The house power and PMG +22V power supplies have been replaced. High speed recording instrumentation has been installed on the turbine EHC system to obtain additional data should the suspected ground condition recur.

2) Loss of Reactor Feedwater Pump Suction Pressure The as-left position of the CNM-FCV200 handwheel disengagement lever prior to the scram was not appropriate for the system configuration, and resulted from ineffective communications between plant departments during installation of the valve and subsequent startup of the condensate system. A detailed Events and Causal Factor analysis was performed by the investigation team which identified numerous broken barriers that could have prevented this aspect of the event. These inappropriate actions can be summarized as follows:

• Engineering and Operations personnel recognized at multiple points during the project that the valve had an unusual design, but inadequate action was taken to assure that the needed information was obtained and distributed.

• The need to positively lock the valve disc in position for system startup was emphasized during management review and approval of the phased implementation of the modification. However, sufficient accountability was not enforced to assure success in locking the valve.

Following manual positioning of a power-operated valve, it is standard practice to prepare the valve for remote operation by disengaging the manual operator. That action was inappropriate for this valve in its unique configuration. Operating instructions developed during the modification installation process were not adequate to guide the operators in positioning the valve, resulting in the handwheel being left disengaged.

Condensate valve CNM-FCV200 has been opened and locked in position with the handwheel engaged.

CORRECTIVE ACTION TO PREVENT RECURRENCE

The following actions are planned in response to this event:

1) A plant modification is being considered to upgrade the turbine EHC system to improve reliability.

2) Further inspections of normally inaccessible sections of EHC system wiring and bus bars are being planned.

3) A review of other plant modifications undergoing phased implementation will be conducted to correct any similar conditions.

4) Training on the lessons learned from this event will be conducted for the Operations staff.

This training has been completed for the Engineering staff.

PREVIOUS OCCURRENCE EVALUATION

A main turbine trip occurred in June 1996 when the house power +22V power supply voltage output failed low. (See LER 50-458 / 96-012-00.) That power supply was replaced, and the new power supply had been in service since that time.
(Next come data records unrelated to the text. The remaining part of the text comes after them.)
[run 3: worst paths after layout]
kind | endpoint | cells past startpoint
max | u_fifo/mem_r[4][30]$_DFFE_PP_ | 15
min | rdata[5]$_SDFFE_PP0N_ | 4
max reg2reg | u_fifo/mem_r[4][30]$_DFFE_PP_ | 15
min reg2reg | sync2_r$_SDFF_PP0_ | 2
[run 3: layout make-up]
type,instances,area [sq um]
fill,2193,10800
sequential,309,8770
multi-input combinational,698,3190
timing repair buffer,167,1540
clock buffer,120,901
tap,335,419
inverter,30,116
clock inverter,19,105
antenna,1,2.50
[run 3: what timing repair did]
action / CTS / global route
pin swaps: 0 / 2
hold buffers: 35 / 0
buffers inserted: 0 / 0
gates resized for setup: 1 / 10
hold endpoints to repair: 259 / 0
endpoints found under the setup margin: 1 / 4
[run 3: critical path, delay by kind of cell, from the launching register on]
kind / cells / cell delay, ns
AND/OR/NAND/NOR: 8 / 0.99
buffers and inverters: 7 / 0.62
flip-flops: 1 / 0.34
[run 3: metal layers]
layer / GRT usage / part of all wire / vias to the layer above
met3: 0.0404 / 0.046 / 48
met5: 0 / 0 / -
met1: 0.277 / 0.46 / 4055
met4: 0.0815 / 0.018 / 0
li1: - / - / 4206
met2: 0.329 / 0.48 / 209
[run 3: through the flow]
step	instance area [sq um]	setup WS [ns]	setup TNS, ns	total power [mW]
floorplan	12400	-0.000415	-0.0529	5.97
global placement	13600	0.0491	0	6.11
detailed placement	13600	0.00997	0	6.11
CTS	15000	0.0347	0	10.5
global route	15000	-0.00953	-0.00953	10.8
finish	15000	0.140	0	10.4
$ cat src/rtl/mem_port_arbiter.sv
// mem_port_arbiter: serialises fetch and data accesses onto one single-ported synchronous RAM
module mem_port_arbiter #(
  parameter int READ_LAT = 1,
  parameter int MAX_D_STREAK = 3
) (
  input  logic        clk,
  input  logic        cpu_rst_n,
  input  logic        i_req,
  input  logic [31:0] i_addr,
  output logic [31:0] i_rdata,
  output logic        i_ack,
  input  logic        d_ren,
  input  logic        d_wen,
  input  logic [31:0] d_addr,
  input  logic [31:0] d_wdata,
  output logic [31:0] d_rdata,
  output logic        d_ack,
  output logic        ram_en,
  output logic        ram_we,
  output logic [31:0] ram_addr,
  output logic [31:0] ram_wdata,
  input  logic [31:0] ram_rdata,
  output logic        stall
);
  localparam int SW = $clog2(MAX_D_STREAK + 1);
  localparam logic [SW-1:0] STREAK_MAX = SW'(MAX_D_STREAK);
  typedef enum logic [1:0] {IDLE, ISSUE, WAIT, RESP} state_t;
  state_t state, state_nx;
  logic [3:0] cnt;
  logic [SW-1:0] d_streak;
  logic grant_i, wr, d_req, fetch_win, start;
  assign d_req = d_ren | d_wen;
  assign fetch_win = i_req & (~d_req | (d_streak == STREAK_MAX));
  assign start = (state == IDLE) & (d_req | i_req);
  assign stall = (i_req & ~i_ack) | (d_req & ~d_ack);
  // state register
  always_ff @(posedge clk or negedge cpu_rst_n) begin
    if (!cpu_rst_n) state <= IDLE;
    else state <= state_nx;
  end
  // next-state: stores skip WAIT, loads/fetches wait out the RAM latency
  always_comb begin
    state_nx = state == IDLE  ? (start ? ISSUE : IDLE) :
               state == ISSUE ? (wr ? RESP : WAIT) :
               state == WAIT  ? (cnt == 4'd1 ? RESP : WAIT) : IDLE;
  end
  // outputs decoded from state so reset drops the strobe immediately
  always_comb begin
    ram_en = state == ISSUE;
    ram_we = (state == ISSUE) & wr;
    i_ack  = (state == RESP) & grant_i;
    d_ack  = (state == RESP) & ~grant_i;
  end
  // arbitration latch, latency counter and read-data capture
  always_ff @(posedge clk or negedge cpu_rst_n) begin
    if (!cpu_rst_n) begin
      grant_i   <= 1'b0;
      wr        <= 1'b0;
      ram_addr  <= '0;
      ram_wdata <= '0;
      d_streak  <= '0;
      cnt       <= '0;
      i_rdata   <= '0;
      d_rdata   <= '0;
    end else begin
      if (start) begin
        grant_i   <= fetch_win;
        wr        <= ~fetch_win & d_wen;
        ram_addr  <= fetch_win ? i_addr : d_addr;
        ram_wdata <= d_wdata;
        d_streak  <= (fetch_win | ~i_req) ? '0 :
                     (d_streak == STREAK_MAX) ? d_streak : d_streak + 1'b1;
      end
      if (state == ISSUE) cnt <= 4'(READ_LAT);
      if (state == WAIT) begin
        cnt <= cnt - 4'd1;
        if (cnt == 4'd1) begin
          if (grant_i) i_rdata <= ram_rdata;
          else d_rdata <= ram_rdata;
        end
      end
    end
  end
endmodule
### src/rtl/operand_hazard_ctrl.sv
// Decode-stage RAW hazard controller for the EX operand-B mux.
// A shift-register scoreboard tracks in-flight register writes from EX through WB.
// While a RAW hazard is pending, fetch/decode is stalled and bubbles are issued into EX.
// Optional feature: define HAZ_STALL_CNT_EN to add a saturating stall-cycle counter
// (CNT_W parameter and o_stall_cnt port).
module operand_hazard_ctrl #(
  parameter int unsigned REG_AW = 5,
  parameter int unsigned DEPTH  = 3
`ifdef HAZ_STALL_CNT_EN
  ,
  parameter int unsigned CNT_W  = 32
`endif
) (
  input  logic              i_clk,
  input  logic              i_rst,
  input  logic              i_id_valid,
  input  logic [REG_AW-1:0] i_id_rs,
  input  logic [REG_AW-1:0] i_id_rt,
  input  logic              i_id_use_rs,
  input  logic              i_id_use_rt,
  input  logic              i_id_imm,
  input  logic              i_id_we,
  input  logic [REG_AW-1:0] i_id_wa,
  input  logic              i_flush,
  output logic              o_stall,
  output logic              o_ex_valid,
  output logic              o_ex_mux_sel,
  output logic              o_ex_we,
  output logic [REG_AW-1:0] o_ex_wa
`ifdef HAZ_STALL_CNT_EN
  ,
  output logic [CNT_W-1:0]  o_stall_cnt
`endif
);

  // Scoreboard: entry 0 = EX, entry DEPTH-1 = WB.
  logic [DEPTH-1:0]  r_sb_v;
  logic [REG_AW-1:0] r_sb_wa [DEPTH];

  logic              r_ex_valid;
  logic              r_ex_mux_sel;
  logic              r_ex_we;
  logic [REG_AW-1:0] r_ex_wa;

  logic w_match_rs;
  logic w_match_rt;
  logic w_wa_nz;
  logic w_hazard;
  logic w_issue;

  // Compare both source registers against every valid in-flight write; r0 never matches.
  always_comb begin
    w_match_rs = 1'b0;
    w_match_rt = 1'b0;
    for (int unsigned i = 0; i < DEPTH; i++) begin
      if (r_sb_v[i] && (r_sb_wa[i] == i_id_rs)) w_match_rs = 1'b1;
      if (r_sb_v[i] && (r_sb_wa[i] == i_id_rt)) w_match_rt = 1'b1;
    end
    if (i_id_rs == '0) w_match_rs = 1'b0;
    if (i_id_rt == '0) w_match_rt = 1'b0;
  end

  // Hazard / issue decision; the immediate form never reads rt through the mux.
  always_comb begin
    w_wa_nz  = |i_id_wa;
    w_hazard = i_id_valid &&
               ((i_id_use_rs && w_match_rs) || (i_id_use_rt && !i_id_imm && w_match_rt));
    // Flush wins over a hazard: the slot becomes a bubble rather than a stall.
    w_issue  = i_id_valid && !w_hazard && !i_flush;
    o_stall  = w_hazard && !i_flush && !i_rst;
  end

  // Scoreboard shift and ID/EX control registers.
  always_ff @(posedge i_clk) begin
    if (i_rst) begin
      r_sb_v <= '0;
      for (int unsigned i = 0; i < DEPTH; i++) begin
        r_sb_wa[i] <= '0;
      end
      r_ex_valid   <= 1'b0;
      r_ex_mux_sel <= 1'b0;
      r_ex_we      <= 1'b0;
      r_ex_wa      <= '0;
    end else begin
      r_sb_v[0]  <= w_issue & i_id_we & w_wa_nz;
      r_sb_wa[0] <= w_issue ? i_id_wa : '0;
      for (int unsigned i = 1; i < DEPTH; i++) begin
        r_sb_v[i]  <= r_sb_v[i-1];
        r_sb_wa[i] <= r_sb_wa[i-1];
      end
      r_ex_valid   <= w_issue;
      r_ex_mux_sel <= w_issue & i_id_imm;
      r_ex_we      <= w_issue & i_id_we & w_wa_nz;
      r_ex_wa      <= w_issue ? i_id_wa : '0;
    end
  end

  assign o_ex_valid   = r_ex_valid;
  assign o_ex_mux_sel = r_ex_mux_sel;
  assign o_ex_we      = r_ex_we;
  assign o_ex_wa      = r_ex_wa;

`ifdef HAZ_STALL_CNT_EN
  logic [CNT_W-1:0] r_stall_cnt;

  // Saturating count of stalled cycles.
  always_ff @(posedge i_clk) begin
    if (i_rst) begin
      r_stall_cnt <= '0;
    end else if (o_stall && !(&r_stall_cnt)) begin
      r_stall_cnt <= r_stall_cnt + {{(CNT_W-1){1'b0}}, 1'b1};
    end
  end

  assign o_stall_cnt = r_stall_cnt;
`endif

endmodule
Investigation of the September 2002 event found the house power supply to be functioning properly, and not a likely contributor to the voltage transient. Thus, this event is not considered a recurrence of the June 1996 event.

SAFETY SIGNIFICANCE

This event is bounded by the transient analysis contained in the River Bend Updated Safety Analysis Report, and thus was of minimal significance with respect to the health and safety of the public.

Note: Energy Industry Identification Codes are indicated in the text as (**XX**).